I remembered another trip we had taken, one to Washington, D.C., at the height of the cherry blossom season. The weather was mild, and the public spaces and walkways around the monuments were covered in the pink and white of the petals. We toured the White House, where I was surprised by—and then warmly proud of—its relative simplicity and modest size. There was no imprint of a single person or family. The place had a modern air of transience, of a functional building where occupants come to work and then go away. It was a comfortable place to be, full of simple white walls, seemingly adorned as an afterthought.

We also toured the Capitol on that trip. (It was easy to enter; we had not yet been visited by September 11.) We explored long corridors lined with statues and echoing meeting halls, and randomly, almost chaotically, mixed with other camera-toting tourists and formally attired staff and congressmen and women. There were several cafeterias and restaurants inside, frequented by visitors and hurried workers alike. We had lunch in one off a basement hallway next to some offices—not a particularly memorable lunch, some sandwiches. I remember going, afterward, to the men's room near the smaller-than-expected Senate chamber. As I stood along with others in front of a row of urinals, the man next to me let out a quiet chuckle and turned to me.

"Top john in America," he said with a soft Midwestern accent.

I looked over.
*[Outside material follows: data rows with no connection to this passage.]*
Context: an optimization exercise on an open-source flow, tuned for small area and a short achievable clock period. The choices shown serve that exercise and are no tape-out recipe.
The RTL was checked by simulation tests, not by an equivalence proof against the original design.
Power figures rest on the tool's default switching activity, not on a simulated workload.

## load_order_queue
module load_order_queue (
    input  wire logic        clk,
    input  wire logic        rst,
    input  wire logic [5:0]  IN_commitSqN,
    input  wire logic [1:0]  IN_valid,
    input  wire logic [1:0]  IN_isLoad,
    input  wire logic [63:0] IN_pc,
    input  wire logic [63:0] IN_addr,
    input  wire logic [3:0]  IN_size,
    input  wire logic [11:0] IN_sqN,
    input  wire logic [11:0] IN_loadSqN,
    input  wire logic [11:0] IN_storeSqN,
    input  wire logic        IN_branch_taken,
    input  wire logic [5:0]  IN_branch_sqN,
    input  wire logic [5:0]  IN_branch_loadSqN,
    input  wire logic        IN_branch_flush,
    output logic             OUT_branch_taken,
    output logic [31:0]      OUT_branch_dstPC,
    output logic [5:0]       OUT_branch_sqN,
    output logic [5:0]       OUT_branch_storeSqN,
    output logic [5:0]       OUT_branch_loadSqN,
    output logic             OUT_branch_flush,
    output logic [5:0]       OUT_maxLoadSqN
);
Size: ~780 flip-flops, roughly 250 I/O pins, roughly 0.045 sq mm of cells after synthesis.
==> flow/config.mk <==
export PLATFORM = sky130hd
export DESIGN_NAME = load_order_queue
export DESIGN_NICKNAME = load_order_queue
export VERILOG_FILES = /design/flow/design.v
export SDC_FILE = /design/flow/constraint.sdc
export NUM_CORES = 4
export LEC_CHECK = 0
export CAP_MARGIN = 20
export CORE_MARGIN = 2
export CORE_UTILIZATION = 40
export PLACE_DENSITY = 0.55
export SETUP_SLACK_MARGIN = 2.5
export SLEW_MARGIN = 20
==> flow/constraint.sdc <==
create_clock -name core_clock -period 6.0 [get_ports {clk}]
set_input_delay 1.2000 -clock core_clock [delete_from_list [all_inputs] [get_ports {clk}]]
set_output_delay 1.2000 -clock core_clock [all_outputs]
set_load 0.01 [all_outputs]
standard.sh (not shown) runs the stock make flow with config.mk's settings and CLKGATE_MAP_FILE= SYNTH_SCRIPT=/design/flow/synth_recipe.tcl, a recipe that flattens the netlist after the stock synthesis.
==> flow/flow/run.sh <==
#!/bin/bash
# Own layout flow: the standard flow (standard.sh), except that synthesis
# maps logic with a delay-driven ABC script (flow/abc.script, target MY_ABC_D)
# and port buffers are sky130_fd_sc_hd__buf_1.
# Every tool's output goes to a log file in this folder.
set -euo pipefail
W=$(pwd)
# synth_recipe.tcl with the abc override inserted after its first line (the
# synth wrapper that drops fsm/share); the rest is kept as it is.
{ head -n 1 synth_recipe.tcl; cat flow/abc_override.tcl; tail -n +2 synth_recipe.tcl; } > my_synth.tcl
sed -E "s#SYNTH_SCRIPT=[^ ]+#SYNTH_SCRIPT=$W/my_synth.tcl#" standard.sh > my_standard.sh
grep -q "SYNTH_SCRIPT=$W/my_synth.tcl" my_standard.sh
export MY_ABC_SCRIPT=$W/flow/abc.script
export MY_ABC_D=1500
# port buffers (every input and output port still gets one) use the
# smallest buffer; timing repair upsizes the ones on critical paths
export BUFFER_PORTS_ARGS="-buffer_cell sky130_fd_sc_hd__buf_1"
bash my_standard.sh > flow_make.log 2>&1
test -f out/final.def
==> flow/flow/abc.script <==
strash
&get -n
&dch -f
&nf -p -E 50 {D}
&put
buffer -c
upsize {D}
dnsize {D}
==> flow/flow/abc_override.tcl <==
# Technology mapping with a delay-driven ABC script: the script named by
# MY_ABC_SCRIPT, with {D} replaced by "-D MY_ABC_D" (ps). Everything else in
# the synthesis is synth_recipe.tcl / ORFS synth.tcl unchanged.
proc abc {args} {
  set fin [open $::env(MY_ABC_SCRIPT) r]
  set body [string map [list "{D}" "-D $::env(MY_ABC_D)"] [read $fin]]
  close $fin
  set scr $::env(RESULTS_DIR)/my_abc.script
  set fout [open $scr w]
  puts -nonewline $fout $body
  close $fout
  set i [lsearch -exact $args -script]
  if { $i >= 0 } { set args [lreplace $args $i [expr {$i + 1}] -script $scr] }
  set j [lsearch -exact $args -D]
  if { $j >= 0 } { set args [lreplace $args $j [expr {$j + 1}]] }
  lappend args -D $::env(MY_ABC_D)
  puts "abc with [file tail $::env(MY_ABC_SCRIPT)], -D $::env(MY_ABC_D)"
  yosys abc {*}$args
}
Then changed:
--- a/flow/design.v
+++ b/flow/design.v
@@ -93,23 +93,23 @@
                              is_older(op_sqn[p], ent_sqn_q[e]) && (|(ent_mask_q[e] & op_mask[p])));
             hit = hit | (op_ld[1-p] && (op_addr[1-p] == op_addr[p]) &&
                          is_older(op_sqn[p], op_sqn[1-p]) && (|(op_mask[1-p] & op_mask[p])));
             viol[p] = op_st[p] & hit;
         end
     end
-    logic [NE-1:0] h0_q;         
     logic [NE-1:0] h0, h1;       
-    logic [NE-1:0] h0_d;
     logic [NE-1:0] clr;          
     logic          v0, v1;
     logic [5:0]    s0, s1;
     logic          ret0, ret1;
     logic [5:0]    inc1, inc2, max_d;
     always_comb begin
-        h0 = h0_q;
-        h1 = {h0_q[NE-2:0], h0_q[NE-1]};
+        for (int e = 0; e < NE; e++) begin
+            h0[e] = (max_q[3:0] == 4'((e + NE - 1) % NE));
+            h1[e] = (max_q[3:0] == 4'((e + NE - 2) % NE));
+        end
         v0 = 1'b0; v1 = 1'b0; s0 = '0; s1 = '0;
         for (int e = 0; e < NE; e++) begin
             v0 = v0 | (h0[e] & ent_valid_q[e]);
             v1 = v1 | (h1[e] & ent_valid_q[e]);
             s0 = s0 | ({6{h0[e]}} & ent_sqn_q[e]);
             s1 = s1 | ({6{h1[e]}} & ent_sqn_q[e]);
@@ -121,39 +121,33 @@
                 clr[e] = is_older(IN_branch_sqN, ent_sqn_q[e]);
             else
                 clr[e] = (h0[e] & ret0) | (h1[e] & ret1);
         end
         inc1 = max_q + 6'd1;
         inc2 = max_q + 6'd2;
-        if (IN_branch_taken) begin
+        if (IN_branch_taken)
             max_d = IN_branch_flush ? IN_branch_loadSqN + 6'd15 : max_q;
-            for (int e = 0; e < NE; e++)
-                h0_d[e] = IN_branch_flush ? (IN_branch_loadSqN[3:0] == 4'(e)) : h0_q[e];
-        end else begin
+        else
             max_d = ret1 ? inc2 : ret0 ? inc1 : max_q;
-            h0_d  = ret1 ? {h1[NE-2:0], h1[NE-1]} : ret0 ? h1 : h0_q;
-        end
     end
     logic [NE-1:0] we0, we1;
     always_comb begin
         for (int e = 0; e < NE; e++) begin
             we0[e] = op_ld[0] & (op_idx[0] == 4'(e));
             we1[e] = op_ld[1] & (op_idx[1] == 4'(e));
         end
     end
     always_ff @(posedge clk or posedge rst) begin
         if (rst) begin
             ent_valid_q <= '0;
             max_q       <= 6'd15;
-            h0_q        <= NE'(1);
             br_viol_q   <= 2'b00;
         end else begin
             for (int e = 0; e < NE; e++)
                 ent_valid_q[e] <= we0[e] | we1[e] | (ent_valid_q[e] & ~clr[e]);
             max_q      <= max_d;
-            h0_q       <= h0_d;
             br_viol_q  <= viol;
         end
     end
     logic [NE-1:0] wr1, wr0, hold;
     logic [39:0]   wd0, wd1;
     assign wd0 = {op_sqn[0], op_addr[0], op_mask[0]};
The changed run went through all stages and came out clean; cell area rises by 1.3%; total power falls by 2.0%; setup slack loses 0.097 ns; routed wire length hardly moves; synthesized area falls by 1.8%; non-clock buffer count rises by 75; final cell count is about the same; critical path depth rises by 1; flip-flop and latch count falls by 16; die area falls by 1.8%; fmax falls by 2.6%; combinational power falls by about 0.5%; via count falls by 1.0%.

-- afterwards: timing with drivers on the ports --
No port has a modelled driver above. Below, the same layouts with a new extraction and two added sets of constraints.
Step 1 sets driving cells, clkbuf_16 on the clock port and buf_2 on the other inputs (assumed; they add their load-dependent delay and slew).
Step 2 adds t to the input delays and takes it off the output delays; t is the mean of the earliest and latest rising clock arrival at the registers after step 1. Input paths then give back, and output paths get back, about the clock's delay inside the block.
a / b / c = ideal / step 1 / step 2; a / b = the first two.
run | shift t [ns] | setup WS [ns] | worst setup path at the end | latest minus earliest clock arrival (ns) | worst data-port slew with drivers (ns)
the first run | 0.784 | 2.345 / 2.392 / 1.608 | input to register | 0.048 / 0.049 | 0.11
the second run | 0.778 | 2.247 / 2.290 / 1.512 | input to register | 0.038 / 0.038 | 0.12
After both steps every run listed still meets setup and hold. The setup slack of the first run, which loses most, moves by +0.047 ns with the drivers and by -0.737 ns with both steps.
He was about 50 and slightly overweight, and wore a buttoned-up polo shirt, blue jeans and sneakers, and a logoed, two-color baseball cap.

"Yeah," I smiled and nodded.

I would like to think that my original construct for worth and self-worth, when applied to institutions, might not be too far off the mark after all. That a simple, functional White House is more valuable than the Marble Palace with its historic Peacock Throne; that America's Top John is worth more than Royal Stables; that a system accepting of its leaders' and citizens' frailties, a system in fact designed to accommodate such frailties, is worth more than a kingdom whose king never needs to use the toilet.

I came to study in the United States in 1978, a few months before the Shah and his family escaped from Iran for the last time. They took with them the remains of Reza Shah, dug up from his mausoleum. Some weeks later, after the success of the Revolution, I sat in front of the small portable television in my San Diego apartment and watched bulldozers destroy the structure under which Reza Shah's body had lain for decades, to be replaced, as a last insult to the final Persian dynasty, with public toilets.